Your adult child is an irresponsible brat; such is the nightmare of many parents. What can one do to prevent this? The authors of the Bill-Gates-recommended Parenting With Love And Logic have some suggestions.
The key is to make things the kids' problem from an early age. By taking on too much responsibility, parents let their kids off the hook from some key experiences at a time when failing carries little penalty. For example, kids will blow their allowance on the first day on candy and other junk, but they learn from these experiences. The kid that doesn't get this experience gets his car repossessed as an adult, so say the authors.
The first half of the book describes the authors' theories, while the second half applies these theories to common real-life situations where these can be applied. There is little in the way of data supporting the authors' views, it's all anecdotal.
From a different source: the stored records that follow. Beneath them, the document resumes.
This is an optimization exercise on Yosys and OpenROAD, whose aim is small area, not a production implementation.
The RTL was checked by simulation tests, not by an equivalence proof against the original design.
The clock port is modelled as an ideal driver, which makes a skipped or thinned clock tree look cheaper than it is; a real chip needs a root buffer or a tree.
Power and IR drop assume default switching activity.

File: flow/flow/run.sh
#!/bin/bash
# Standard synthesis; an area search over ABC resynthesis of its
# combinational logic (registers untouched, checked equivalent); then the
# standard layout from that netlist.
set -euo pipefail
R=orfs/results/${FLOW_PLATFORM}/Top_Level2/base
bash standard.sh synth > synth_std.log 2>&1
cp $R/1_2_yosys.v std.v
cp $FLOW_HOME/platforms/${FLOW_PLATFORM}/lib/sky130_fd_sc_hd__tt_025C_1v80.lib lib.lib
yosys -s flow/p1.ys > p1.log 2>&1
python3 flow/search.py lib.lib 3 40 ${NUM_CORES:-4} > search.log 2>&1
yosys -s flow/p2.ys > p2.log 2>&1
yosys -s flow/equiv.ys > equiv.log 2>&1
cp new.v $R/1_2_yosys.v
bash standard.sh finish > layout.log 2>&1
rm -f lib.lib
File: flow/flow/dont_use.txt
sky130_fd_sc_hd__probe_p_8 sky130_fd_sc_hd__probec_p_8 sky130_fd_sc_hd__lpflow_bleeder_1 sky130_fd_sc_hd__lpflow_clkbufkapwr_1 sky130_fd_sc_hd__lpflow_clkbufkapwr_16 sky130_fd_sc_hd__lpflow_clkbufkapwr_2 sky130_fd_sc_hd__lpflow_clkbufkapwr_4 sky130_fd_sc_hd__lpflow_clkbufkapwr_8 sky130_fd_sc_hd__lpflow_clkinvkapwr_1 sky130_fd_sc_hd__lpflow_clkinvkapwr_16 sky130_fd_sc_hd__lpflow_clkinvkapwr_2 sky130_fd_sc_hd__lpflow_clkinvkapwr_4 sky130_fd_sc_hd__lpflow_clkinvkapwr_8 sky130_fd_sc_hd__lpflow_decapkapwr_12 sky130_fd_sc_hd__lpflow_decapkapwr_3 sky130_fd_sc_hd__lpflow_decapkapwr_4 sky130_fd_sc_hd__lpflow_decapkapwr_6 sky130_fd_sc_hd__lpflow_decapkapwr_8 sky130_fd_sc_hd__lpflow_inputiso0n_1 sky130_fd_sc_hd__lpflow_inputiso0p_1 sky130_fd_sc_hd__lpflow_inputiso1n_1 sky130_fd_sc_hd__lpflow_inputiso1p_1 sky130_fd_sc_hd__lpflow_inputisolatch_1 sky130_fd_sc_hd__lpflow_isobufsrc_1 sky130_fd_sc_hd__lpflow_isobufsrc_16 sky130_fd_sc_hd__lpflow_isobufsrc_2 sky130_fd_sc_hd__lpflow_isobufsrc_4 sky130_fd_sc_hd__lpflow_isobufsrc_8 sky130_fd_sc_hd__lpflow_isobufsrckapwr_16 sky130_fd_sc_hd__lpflow_lsbuf_lh_hl_isowell_tap_1 sky130_fd_sc_hd__lpflow_lsbuf_lh_hl_isowell_tap_2 sky130_fd_sc_hd__lpflow_lsbuf_lh_hl_isowell_tap_4 sky130_fd_sc_hd__lpflow_lsbuf_lh_isowell_4 sky130_fd_sc_hd__lpflow_lsbuf_lh_isowell_tap_1 sky130_fd_sc_hd__lpflow_lsbuf_lh_isowell_tap_2 sky130_fd_sc_hd__lpflow_lsbuf_lh_isowell_tap_4 
File: flow/flow/dump.abc
strash
write_blif raw.blif
File: flow/flow/equiv.ys
# Check that the re-mapped netlist does what the standard netlist does
# (registers are matched by name).
read_liberty -ignore_miss_func lib.lib
read_verilog std.v
rename Top_Level2 gold
read_verilog new.v
rename Top_Level2 gate
hierarchy -check
flatten
opt_clean
equiv_make gold gate equiv
hierarchy -top equiv
equiv_simple -seq 1
equiv_induct
equiv_status -assert
File: flow/flow/load.abc
read_blif best.blif
File: flow/flow/p1.ys
# Pass 1: the standard synthesis's netlist, with flip-flops and tie cells as
# black boxes; ABC only writes out the combinational logic between them.
read_liberty -ignore_miss_func lib.lib
blackbox sky130_fd_sc_hd__df* sky130_fd_sc_hd__sdf* sky130_fd_sc_hd__edf* sky130_fd_sc_hd__dl* sky130_fd_sc_hd__conb*
read_verilog std.v
hierarchy -top Top_Level2
flatten
opt -purge
stat -liberty lib.lib
abc -liberty lib.lib -script flow/dump.abc
File: flow/flow/p2.ys
# Pass 2: the same extraction, with ABC returning the searched netlist
# (best.blif); registers keep their instance names and cell types.
read_liberty -ignore_miss_func lib.lib
blackbox sky130_fd_sc_hd__df* sky130_fd_sc_hd__sdf* sky130_fd_sc_hd__edf* sky130_fd_sc_hd__dl* sky130_fd_sc_hd__conb*
read_verilog std.v
hierarchy -top Top_Level2
flatten
opt -purge
abc -liberty lib.lib -script flow/load.abc
opt_clean -purge
hilomap -singleton -hicell sky130_fd_sc_hd__conb_1 HI -locell sky130_fd_sc_hd__conb_1 LO
splitnets
opt_clean -purge
stat -liberty lib.lib
write_verilog -noattr -nohex -nodec new.v
File: flow/flow/search.py
#!/usr/bin/env python3
"""Area search over ABC resynthesis of the combinational logic.

Reads raw.blif (the standard synthesis's combinational logic, written by
p1.ys), runs rounds of parallel ABC jobs (deepsyn with different seeds, then
area mapping) starting from the best netlist so far, and writes best.blif.
Each ABC run's output goes to abc_R_S.log in the current folder.
"""
import os, re, subprocess, sys
from concurrent.futures import ThreadPoolExecutor

lib, rounds, secs, jobs = sys.argv[1], int(sys.argv[2]), int(sys.argv[3]), int(sys.argv[4])
dont_use = open(os.path.join(os.path.dirname(__file__), "dont_use.txt")).read().split()
readlib = "read_lib " + " ".join("-X " + c for c in dont_use) + " -w " + lib

def run(src, dst, script, log):
    cmd = f"{readlib}; read_blif {src}; {script}; print_stats; write_blif {dst}"
    out = subprocess.run(["yosys-abc", "-c", cmd], capture_output=True, text=True).stdout
    open(log, "w").write(out)
    m = re.findall(r"area =\s*([0-9.]+)", out)
    return float(m[-1]) if m and os.path.exists(dst) else float("inf")

best, best_area = "raw.blif", float("inf")
# plain area mapping of the input as a fallback
a = run("raw.blif", "cand_0_0.blif", "strash; dch -f; map -a", "abc_0_0.log")
best, best_area = "cand_0_0.blif", a
print(f"start: {a}", flush=True)
for r in range(1, rounds + 1):
    def job(s):
        dst = f"cand_{r}_{s}.blif"
        script = f"strash; &get -n; &deepsyn -T {secs} -S {s + r * jobs}; &dch -f; &nf -R 1000; &put"
        return run(best, dst, script, f"abc_{r}_{s}.log"), dst
    with ThreadPoolExecutor(jobs) as ex:
        res = list(ex.map(job, range(1, jobs + 1)))
    a, dst = min(res)
    print(f"round {r}: " + " ".join(f"{x:.1f}" for x, _ in res), flush=True)
    if a < best_area:
        best, best_area = dst, a
print(f"best: {best} {best_area}", flush=True)
subprocess.run(["cp", best, "best.blif"], check=True)
File: flow/standard.sh
#!/bin/bash
# synth_recipe.tcl (not shown) runs the flow's synth.tcl, then flattens the netlist and writes it again
# the make line also repeats each setting of config.mk as NAME=value (left out here)
make -C /OpenROAD-flow-scripts/flow DESIGN_CONFIG=/design/flow/config.mk WORK_HOME=/design/flow/orfs CLKGATE_MAP_FILE= SYNTH_SCRIPT=/design/flow/synth_recipe.tcl "${@:-finish}"
File: flow/config.mk
export PLATFORM = sky130hd
export DESIGN_NAME = Top_Level2
export DESIGN_NICKNAME = Top_Level2
export VERILOG_FILES = /design/flow/design.v
export SDC_FILE = /design/flow/constraint.sdc
export NUM_CORES = 4
export LEC_CHECK = 0
export CAP_MARGIN = 20
export CORE_MARGIN = 2
export CORE_UTILIZATION = 40
export PLACE_DENSITY = 0.6
export SLEW_MARGIN = 20
File: flow/constraint.sdc
create_clock -name core_clock -period 10.0 [get_ports {CLK}]
set_input_delay 2.0000 -clock core_clock [delete_from_list [all_inputs] [get_ports {CLK}]]
set_output_delay 2.0000 -clock core_clock [all_outputs]
set_load 0.01 [all_outputs]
But for the most part, I think the book makes sense. However, I think it has a fatal flaw when it comes to some types of problems outside the home. The philosophy lets the kid deal with real-world consequences rather than consequences imposed by the parent. But kids don't think long-term enough to get adequate feedback for their actions. For example, a child may be fine coasting through school with C's and D's because he can't see far enough into the future to know it's a bad idea. I think parents may need to impose artificial consequences in some cases, which goes against the book's philosophy.
If you have a child that's old enough to bargain with, you may benefit from this book.